Statistical Learning 2018

This is the main website for the Statistical Learning course in autumn 2018, as part of the master Statistical Science for the Life and Behavioural Sciences at Leiden University. Visit this page regularly for changes and updates.

Instructor:	Tim van Erven (tim@ No spam, please timvanerven. No really, no spam nl, for general questions)
Teaching assistant:	Dirk van der Hoeven (d.van.der.hoeven@ No spam, please math.leidenuniv No really, no spam .nl, for questions about the homework)

IMPORTANT: Make sure to enroll in blackboard for grades and course updates, and sign up for the (resit) exam in uSis as soon as possible, but no later than ten calendar days before the actual (resit) exam takes place. (Otherwise I cannot register your grade and you do not get credit.)

General Information

This course gives an overview of techniques to automatically learn the structure, patterns and regularities in complicated data, and to use these patterns to predict future data. Statistical learning is very similar to an area within computer science called machine learning, since many methods have their origin in computer science (pattern recognition, artificial intelligence). The course load is 6 ECTS. The e-prospectus contains a longer course description.

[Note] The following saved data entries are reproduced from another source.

File: src/rtl/useq_rom.sv
module useq_rom #(
  parameter int ADDR_W = 5,
  parameter int WORD_W = 18,
  parameter logic [(2**ADDR_W)*WORD_W-1:0] IMAGE = '0
) (
  input  logic [ADDR_W-1:0] addr_i,
  output logic [WORD_W-1:0] word_o
);
  localparam int DEPTH = 2 ** ADDR_W;

  logic [WORD_W-1:0] tbl [DEPTH];

  for (genvar g = 0; g < DEPTH; g++) begin : g_word
    assign tbl[g] = IMAGE[g*WORD_W +: WORD_W];
  end

  assign word_o = tbl[addr_i];
endmodule

File: src/rtl/useq_map.sv
module useq_map #(
  parameter int OPC_W     = 2,
  parameter int ADDR_W    = 5,
  parameter int MAP_BASE  = 8,
  parameter int MAP_SHIFT = 2
) (
  input  logic [OPC_W-1:0]  opcode_i,
  output logic [ADDR_W-1:0] start_o
);
  localparam logic [ADDR_W-1:0] BASE = ADDR_W'(MAP_BASE);

  assign start_o = BASE + (ADDR_W'(opcode_i) << MAP_SHIFT);
endmodule

File: src/rtl/useq_next.sv
module useq_next
  import useq_pkg::*;
#(
  parameter int ADDR_W = 5
) (
  input  logic [ADDR_W-1:0] car_i,
  input  sel_e              sel_i,
  input  logic [ADDR_W-1:0] branch_i,
  input  logic [ADDR_W-1:0] map_i,
  input  logic              zero_i,
  input  logic              neg_i,
  input  logic [1:0]        flag_i,
  output logic [ADDR_W-1:0] next_o
);
  logic taken;

  always_comb begin
    unique case (sel_i)
      SEL_JUMP: taken = 1'b1;
      SEL_ZERO: taken = zero_i;
      SEL_NEG:  taken = neg_i;
      SEL_F0:   taken = flag_i[0];
      SEL_F1:   taken = flag_i[1];
      default:  taken = 1'b0;
    endcase
  end

  always_comb begin
    if (sel_i == SEL_MAP) next_o = map_i;
    else if (taken)       next_o = branch_i;
    else                  next_o = car_i + 1'b1;
  end
endmodule

File: src/rtl/useq_lines.sv
module useq_lines #(
  parameter int N_LINES  = 8,
  parameter int FIELD_W  = 8,
  parameter bit VERTICAL = 1'b0
) (
  input  logic [FIELD_W-1:0] field_i,
  output logic [N_LINES-1:0] lines_o
);
  if (VERTICAL) begin : g_vert
    for (genvar k = 0; k < N_LINES; k++) begin : g_dec
      assign lines_o[k] = (field_i == FIELD_W'(k + 1));
    end
  end else begin : g_horz
    assign lines_o = N_LINES'(field_i);
  end
endmodule

File: src/rtl/useq_ctrl.sv
module useq_ctrl
  import useq_pkg::*;
#(
  parameter int ADDR_W    = UC_ADDR_W,
  parameter int N_LINES   = UC_LINES,
  parameter int OPC_W     = UC_OPC_W,
  parameter bit VERTICAL  = 1'b0,
  parameter int MAP_BASE  = 8,
  parameter int MAP_SHIFT = 2,
  parameter logic [(2**ADDR_W)*((VERTICAL ? $clog2(N_LINES+1) : N_LINES)+5+ADDR_W)-1:0]
    UCODE = default_ucode()
) (
  input  logic               clk_i,
  input  logic               rst_ni,
  input  logic [OPC_W-1:0]   opcode_i,
  input  logic               zero_i,
  input  logic               neg_i,
  input  logic [1:0]         sign_src_i,
  output logic [N_LINES-1:0] lines_o
);
  localparam int FIELD_W   = VERTICAL ? $clog2(N_LINES + 1) : N_LINES;
  localparam int SEL_LSB   = ADDR_W;
  localparam int SET_LSB   = ADDR_W + 3;
  localparam int FIELD_LSB = ADDR_W + 5;
  localparam int WORD_W    = FIELD_LSB + FIELD_W;

  logic [ADDR_W-1:0]  car_q, car_d;
  logic [WORD_W-1:0]  word;
  logic [ADDR_W-1:0]  baddr, map_addr;
  sel_e               sel;
  logic [1:0]         setf;
  logic [FIELD_W-1:0] field, field_q;
  logic [1:0]         flag_q;

  useq_rom #(.ADDR_W(ADDR_W), .WORD_W(WORD_W), .IMAGE(UCODE)) u_rom (
    .addr_i (car_q),
    .word_o (word)
  );

  assign baddr = word[ADDR_W-1:0];
  assign sel   = sel_e'(word[SEL_LSB +: 3]);
  assign setf  = word[SET_LSB +: 2];
  assign field = word[FIELD_LSB +: FIELD_W];

  useq_map #(.OPC_W(OPC_W), .ADDR_W(ADDR_W), .MAP_BASE(MAP_BASE),
             .MAP_SHIFT(MAP_SHIFT)) u_map (
    .opcode_i (opcode_i),
    .start_o  (map_addr)
  );

  // next address decided from the word being read, so no delay slot
  useq_next #(.ADDR_W(ADDR_W)) u_next (
    .car_i    (car_q),
    .sel_i    (sel),
    .branch_i (baddr),
    .map_i    (map_addr),
    .zero_i   (zero_i),
    .neg_i    (neg_i),
    .flag_i   (flag_q),
    .next_o   (car_d)
  );

  always_ff @(posedge clk_i or negedge rst_ni) begin
    if (!rst_ni) begin
      car_q   <= '0;
      field_q <= '0;
    end else begin
      car_q   <= car_d;
      field_q <= field;
    end
  end

  for (genvar k = 0; k < 2; k++) begin : g_flag
    always_ff @(posedge clk_i or negedge rst_ni) begin
      if (!rst_ni)      flag_q[k] <= 1'b0;
      else if (setf[k]) flag_q[k] <= sign_src_i[k];
    end
  end

  useq_lines #(.N_LINES(N_LINES), .FIELD_W(FIELD_W), .VERTICAL(VERTICAL)) u_lines (
    .field_i (field_q),
    .lines_o (lines_o)
  );


  buf_load_chk: assert property (@(posedge clk_i) disable iff (!rst_ni)
    rst_ni |=> field_q == $past(field));


  seq_step_chk: assert property (@(posedge clk_i) disable iff (!rst_ni)
    (sel == SEL_NONE || sel == SEL_RSV) |=> car_q == ADDR_W'($past(car_q) + 1'b1));


  jump_target_chk: assert property (@(posedge clk_i) disable iff (!rst_ni)
    sel == SEL_JUMP |=> car_q == $past(baddr));


  zero_false_chk: assert property (@(posedge clk_i) disable iff (!rst_ni)
    (sel == SEL_ZERO && !zero_i) |=> car_q == ADDR_W'($past(car_q) + 1'b1));


  dispatch_chk: assert property (@(posedge clk_i) disable iff (!rst_ni)
    sel == SEL_MAP |=> car_q == ADDR_W'(MAP_BASE + int'($past(opcode_i)) * (2 ** MAP_SHIFT)));


  flag_cap_chk: assert property (@(posedge clk_i) disable iff (!rst_ni)
    setf[0] |=> flag_q[0] == $past(sign_src_i[0]));


  flag_hold_chk: assert property (@(posedge clk_i) disable iff (!rst_ni)
    !setf[1] |=> $stable(flag_q[1]));

  if (VERTICAL) begin : g_vchk

    one_line_chk: assert property (@(posedge clk_i) disable iff (!rst_ni)
      $onehot0(lines_o));
  end
endmodule

File: config.mk
export PLATFORM = sky130hd
export DESIGN_NAME = useq_ctrl
export DESIGN_NICKNAME = d
export VERILOG_FILES = /design/src/rtl/useq_pkg.sv /design/src/rtl/useq_rom.sv /design/src/rtl/useq_map.sv /design/src/rtl/useq_next.sv /design/src/rtl/useq_lines.sv /design/src/rtl/useq_ctrl.sv
export SDC_FILE = /design/constraint.sdc
export NUM_CORES = 1
export LEC_CHECK = 0
export BUFFER_PORTS_ARGS = -buffer_cell sky130_fd_sc_hd__buf_2
export CAP_MARGIN = 25
export CORE_AREA = 3 3 40 42
export DETAILED_ROUTE_END_ITERATION = 6
export DIE_AREA = 0 0 43 45
export PLACE_DENSITY = 0.79
export SYNTH_ARGS = -nofsm -noshare
export SYNTH_HDL_FRONTEND = slang
export SYNTH_SLANG_ARGS = --single-unit
File: constraint.sdc
create_clock -name clk_i -period 1.5 [get_ports clk_i]
set_input_delay 0.225 -clock clk_i [delete_from_list [all_inputs] [get_ports clk_i]]
set_output_delay 0.225 -clock clk_i [all_outputs]
set_load 0.05 [all_outputs]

The entry requirements for this year are:

Familiarity with least squares linear regression
Ability to program in R or in Python

Lectures and Exercise Sessions

Lectures take place on Thursdays on the dates indicated in the Course Schedule below, in room 407/409 of the Snellius Building, Niels Bohrweg 1, Leiden.

The first four weeks, course hours are 10h00-16h15. The last four weeks they are 11h00-15h15.

Examination Form

In order to pass the course, it is required to obtain a sufficient grade (5.5 or higher) on both of the following two:

Homework Projects. We will hand out two homework assignments. The final homework grade will be determined as an average of the grades for the two assignments, without any rounding.
A written open-book examination: Wednesday 9 January 14.00-17.00, rooms 408, 407/9 and 412; resit: Friday 1 February 14.00-17.00, rooms 403, 405. NB You are allowed to bring any information on paper to the exam, and it is recommended to bring the ESL book (see below). However, digital copies of the book will not be allowed.

The final grade will be determined as the average of the final homework grade and the final open-book examination. It will be rounded to half points, except for grades between 5 and 6, which will be rounded to whole points.

As an example of the types of questions on the exam, here you can find the exam from 2014, and the exam from 2015. The questions on the exam only cover a sample of the topics covered in class. The topics on this year’s exam are therefore likely to be different from the topics on the previous exams!

Course Materials

The main book for the course is The Elements of Statistical Learning (ESL), 2nd edition, by Hastie, Tibshirani and Friedman, Springer-Verlag 2009. In addition, we will use selected parts from Ch.18 of Computer Age Statistical Inference: Algorithms, Evidence and Data Science (CASI) by Efron and Hastie, Cambridge University Press, 2016. Some supplementary material will also be provided, as listed in the Course Schedule.

You do not need to buy the CASI book. It can be downloaded for free from the link above.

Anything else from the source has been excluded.